BEGIN Source material

File: src/rtl/axis_vec_serializer.sv
// Width-down converter: one wide R-element vector beat in, R narrow sign-extended beats out, element 0 first.
// Latency: element 0 valid the cycle after the wide beat is accepted; the next vector loads on the last beat, so there is no bubble.
module axis_vec_serializer #(
    parameter int R     = 8,
    parameter int W_Y   = 19,
    parameter int W_OUT = 32
) (
    input  logic                 clk,
    input  logic                 rstn,
    output logic                 s_axis_y_tready,
    input  logic                 s_axis_y_tvalid,
    input  logic [R*W_Y-1:0]     s_axis_y_tdata,
    input  logic                 m_axis_tready,
    output logic                 m_axis_tvalid,
    output logic [W_OUT-1:0]     m_axis_tdata,
    output logic                 m_axis_tlast
);

    localparam int IW = (R > 1) ? $clog2(R) : 1;
    localparam logic [IW-1:0] LAST_IDX = IW'(R - 1);

    generate
        if (W_OUT < W_Y) begin : g_bad_width
            $fatal(1, "axis_vec_serializer: W_OUT (%0d) must be >= W_Y (%0d)", W_OUT, W_Y);
        end
        if (R < 1) begin : g_bad_r
            $fatal(1, "axis_vec_serializer: R (%0d) must be >= 1", R);
        end
    endgenerate

    typedef enum logic {
        ST_EMPTY = 1'b0,
        ST_SEND  = 1'b1
    } state_t;

    state_t                  state_q;
    state_t                  state_d;
    logic [IW-1:0]           idx_q;
    logic [IW-1:0]           idx_d;
    logic [R-1:0][W_Y-1:0]   vec_q;
    logic                    vec_load;
    logic                    busy;
    logic                    at_last;
    logic                    s_fire;
    logic                    m_fire;
    logic [W_Y-1:0]          elem;

    assign busy    = (state_q == ST_SEND);
    assign at_last = (idx_q == LAST_IDX);
    assign elem    = vec_q[idx_q];

    always_ff @(posedge clk) begin
        if (!rstn) begin
            state_q <= ST_EMPTY;
            idx_q   <= '0;
            vec_q   <= '0;
        end else begin
            state_q <= state_d;
            idx_q   <= idx_d;
            if (vec_load) begin
                vec_q <= s_axis_y_tdata;
            end
        end
    end

    always_comb begin
        state_d         = state_q;
        idx_d           = idx_q;
        vec_load        = 1'b0;
        // Ready on the last beat lets the next vector load in the same edge.
        s_axis_y_tready = ~busy | (m_axis_tready & at_last);
        m_axis_tvalid   = busy;
        m_axis_tlast    = busy & at_last;
        m_axis_tdata    = W_OUT'($signed(elem));
        s_fire          = s_axis_y_tvalid & s_axis_y_tready;
        m_fire          = m_axis_tvalid & m_axis_tready;

        case (state_q)
            ST_EMPTY: begin
                if (s_fire) begin
                    state_d  = ST_SEND;
                    idx_d    = '0;
                    vec_load = 1'b1;
                end
            end
            ST_SEND: begin
                if (m_fire) begin
                    if (!at_last) begin
                        idx_d = idx_q + 1'b1;
                    end else begin
                        idx_d = '0;
                        if (s_fire) begin
                            vec_load = 1'b1;
                        end else begin
                            state_d = ST_EMPTY;
                        end
                    end
                end
            end
            default: begin
                state_d = ST_EMPTY;
                idx_d   = '0;
            end
        endcase
    end

endmodule
File: config.mk
export PLATFORM = sky130hd
export DESIGN_NAME = axis_vec_serializer
export DESIGN_NICKNAME = d
export VERILOG_FILES = /design/src/rtl/axis_vec_serializer.sv
export SDC_FILE = /design/constraint.sdc
export NUM_CORES = 1
export LEC_CHECK = 0
export BUFFER_PORTS_ARGS = -buffer_cell sky130_fd_sc_hd__buf_2
export CORE_ASPECT_RATIO = 2
export CORE_MARGIN = 3
export CORE_UTILIZATION = 53
export CTS_BUF_LIST = sky130_fd_sc_hd__clkbuf_16
export CTS_CLUSTER_DIAMETER = 150
export DETAILED_ROUTE_END_ITERATION = 16
export GPL_TIMING_DRIVEN = 0
export PLACE_DENSITY = 0.8
export REMOVE_ABC_BUFFERS = 1
export SYNTH_ARGS = -nofsm -noshare
export SYNTH_HDL_FRONTEND = slang
export SYNTH_SLANG_ARGS = --single-unit
File: constraint.sdc
create_clock -name clk -period 2.75 [get_ports clk]
set_clock_uncertainty 0.2 [all_clocks]
set_input_delay 0.55 -clock clk [delete_from_list [all_inputs] [get_ports clk]]
set_output_delay 0.55 -clock clk [all_outputs]
set_load 0.05 [all_outputs]
==> results.sh <==
export IMPL_grt_setup_unrepaired="true"
export IMPL_seq_power_share_pct=45.0
export IMPL_cts_clk_slew_worst_paths_ns=0.07
export IMPL_row_count=60
export IMPL_grt_usage_pct=23.1
export IMPL_drv_cap=0
export IMPL_min_period_ns=2.79
export IMPL_setup_viol=14
export IMPL_die_x_um=89.6
export IMPL_antenna_left=0
export IMPL_synth_seq_area_share_pct=42.2
export IMPL_async_flop_share_pct=0
export IMPL_area_growth_pct=26.6
export IMPL_p_int_mw=3.99
export IMPL_endpoint_kind="output port"
export IMPL_synth_top_area_cell="dfxtp_1"
export IMPL_ys_ff_latch=156
export IMPL_drive_gt1_share_pct=32.9
export IMPL_hp_start="s_axis_y_tdata[12]"
export IMPL_ir_worst_vdd_mv=0.403
export IMPL_synth_top_family_by_area="multiplexers"
export IMPL_insertion_delay_ns=0.40
export IMPL_synthAdderAreaFrac_pct=0.338
export IMPL_combPwrFrac_pct=16.1
export IMPL_grt_pass1_wl_um=27700
export IMPL_synth_xor_area_share_pct=0
export IMPL_hold_viol=0
export IMPL_grt_start_max_net_pins=172
export IMPL_final_area_sq_mm=0.00937
export IMPL_io_buffers=190
export IMPL_cts_root_buffer_cell="clkbuf_16"
export IMPL_drtIter0Drc=275
export IMPL_viasPerCell=5.21
export IMPL_clock_fmax_mhz=359
export IMPL_hold_path_class="in2reg"
export IMPL_synth_area_leaders="dfxtp_1, mux2i_1, nand2_1, mux4_2, mux2_2"
export IMPL_power_leakage_nw=4.10
export IMPL_synth_warning_count=0
export IMPL_final_cell_count_no_fill=1122
export IMPL_synthCells=759
export IMPL_syn_area_per_cell_sq_um=9.76
export IMPL_die_height_um=173
export IMPL_clock_sinks=156
export IMPL_synth_compound_area_share_pct=0.541
export IMPL_timing_rr_start="idx_q[1]"
export IMPL_net_switching_power_mw=1.52
export IMPL_grt_overflow=0
export IMPL_start_util_pct=54.5
export IMPL_gp_congestion=0.776
export IMPL_cts_hold_buffers_added=0
export IMPL_dpl_cell_area_sq_mm=0.00839
export IMPL_finalCoreUtilization_pct=69.0
export IMPL_ys_top_cells_by_count="nand2_1, dfxtp_1, mux2i_1, mux4_2, clkbuf_1"
export IMPL_swShare_pct=27.6
export IMPL_period_share_pct=101
export IMPL_drv_slew=0
export IMPL_required_ns=2.00
export IMPL_tns_ns=-0.436
export IMPL_yosys_area_share_simple_pct=16.1
export IMPL_routed_wl_um=18000
export IMPL_worst_pin_slew_ns=0.757
export IMPL_power_frac_clock_pct=39.0
export IMPL_htree_levels=4
export IMPL_cts_buffers=17
export IMPL_ios=191
export IMPL_status="complete, but fails checks"
export IMPL_arrival_ns=2.04
export IMPL_route_vias_total=5850
export IMPL_synth_edff_count=0
export IMPL_ys_flop_type="dfxtp_1"
export IMPL_placed_cells=1070
export IMPL_drtPass1Iterations=4
export IMPL_drc=0
export IMPL_dpl_hpwl_um=11500
export IMPL_synth_mux_area_share_pct=35.1
export IMPL_startpoint_type="flip-flop"
export IMPL_antenna_found_initial=6
export IMPL_grt_pass1_vias=5953
export IMPL_power_density_mw_per_mm2=587
export IMPL_clockBufferDepth=2
export IMPL_cts_tree="yes"
export IMPL_avgRoutedWirePerCell_um=16.0
export IMPL_setup_slack_ns=-0.0350
export IMPL_die_area_sq_mm=0.0155
export IMPL_whs_ns=0.177
export IMPL_nets=1075
export IMPL_core_sq_mm=0.0136
export IMPL_yosysMostFrequentCell="nand2_1"
export IMPL_critPathKind="reg2out"
export IMPL_crit_fanout=11
export IMPL_synth_top_area_share_pct=42.2
export IMPL_setup_worst_path_start="idx_q[0]"
export IMPL_slew_headroom_pct=49.3
export IMPL_violations="negative setup slack"
export IMPL_ys_types=21
export IMPL_synth_cell_area_sq_mm=0.00740
area by class of cell:
type	count	area (sq um)
inverters	1	3.75
fillers	995	4210
well taps	186	233
repair buffers	211	1540
multi-input cells	530	3910
clock inverters	15	118
diodes	6	15.0
clock buffers	17	425
flip-flops and latches	156	3130
cells in the final DEF (no fill, tap or decap), types with 9 or more instances in the layout:
| cell type | n |
|---|---|
| mux4_2 | 38 |
| mux2_2 | 16 |
| buf_6 | 19 |
| buf_2 | 157 |
| nand2_1 | 305 |
| buf_4 | 15 |
| dfxtp_1 | 153 |
| buf_12 | 9 |
| mux2i_1 | 153 |
| clkbuf_16 | 18 |
sequential cells by signal, summed over array words and instances, names as in the netlist:
| register | cells |
|---|---|
| vec_q | 152 |
| idx_q | 3 |
| m_axis_tvalid | 1 |
path summary, 6_finish.rpt:
check / endpoint / slack, ns / depth (start not counted)
worst min-delay path: vec_q[12] / 0.18 / 3
worst min register to register: vec_q[117] / 0.25 / 2
worst max-delay path: m_axis_tdata[19] / -0.04 / 4
worst max register to register: vec_q[91] / 0.23 / 9
metal layers:
metal | up-vias | wire (um) | share of wire, % | global-route usage, %
li1 | 2875 | - | - | -
met1 | 2768 | 6870 | 38 | 26.8
met2 | 168 | 9830 | 55 | 39.4
met3 | 39 | 658 | 3.7 | 3.58
met4 | 0 | 634 | 3.5 | 12.0
met5 | - | 0 | 0 | 0
power by group through the flow:
stage / logic [mW] / registers (mW) / clock network [mW]
finish: 0.884 / 2.48 / 2.15
detailed placement: 0.800 / 2.53 / 0
global route: 0.954 / 2.49 / 2.28
global placement: 0.931 / 2.54 / 0
floorplan: 0.619 / 2.52 / 0
CTS: 0.869 / 2.47 / 2.19
worst max-delay path, cell delays in order, from the launching register on:
cell and delay (ns):
dfxtp_4 0.37, buf_12 0.17, mux4_2 0.56, mux2_4 0.33
buf_4 0.20
cell families (layout without fill, tap and decap cells):
family	after synthesis	after routing
AND/OR/NAND/NOR	311	312
AO/OA/AOI/OAI	5	5
flip-flops	156	156
adder cells (fa/ha/maj)	2	2
other	0	6
buffers and inverters	75	244
multiplexers	210	211
per-stage QoR:
stage / power, mW / setup WS (ns)
global placement: 3.47 / -13.92
CTS: 5.53 / -0.0488
finish: 5.51 / -0.0350
global route: 5.72 / -0.0863
detailed placement: 3.33 / -1.13
floorplan: 3.14 / -9.93
what timing repair did:
item	CTS	global route
cloned	4	1
endpoints found under the hold margin	0	0
pin swaps	0	1
setup endpoints to repair	186	33
setup buffers	9	0
resized for setup	44	34
(Power assumes the default switching activity.)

END Source material

Goal of the exercise: What is needed is every line of the records that contains the word "beat".

Output of the task:
// Width-down converter: one wide R-element vector beat in, R narrow sign-extended beats out, element 0 first.
// Latency: element 0 valid the cycle after the wide beat is accepted; the next vector loads on the last beat, so there is no bubble.
        // Ready on the last beat lets the next vector load in the same edge.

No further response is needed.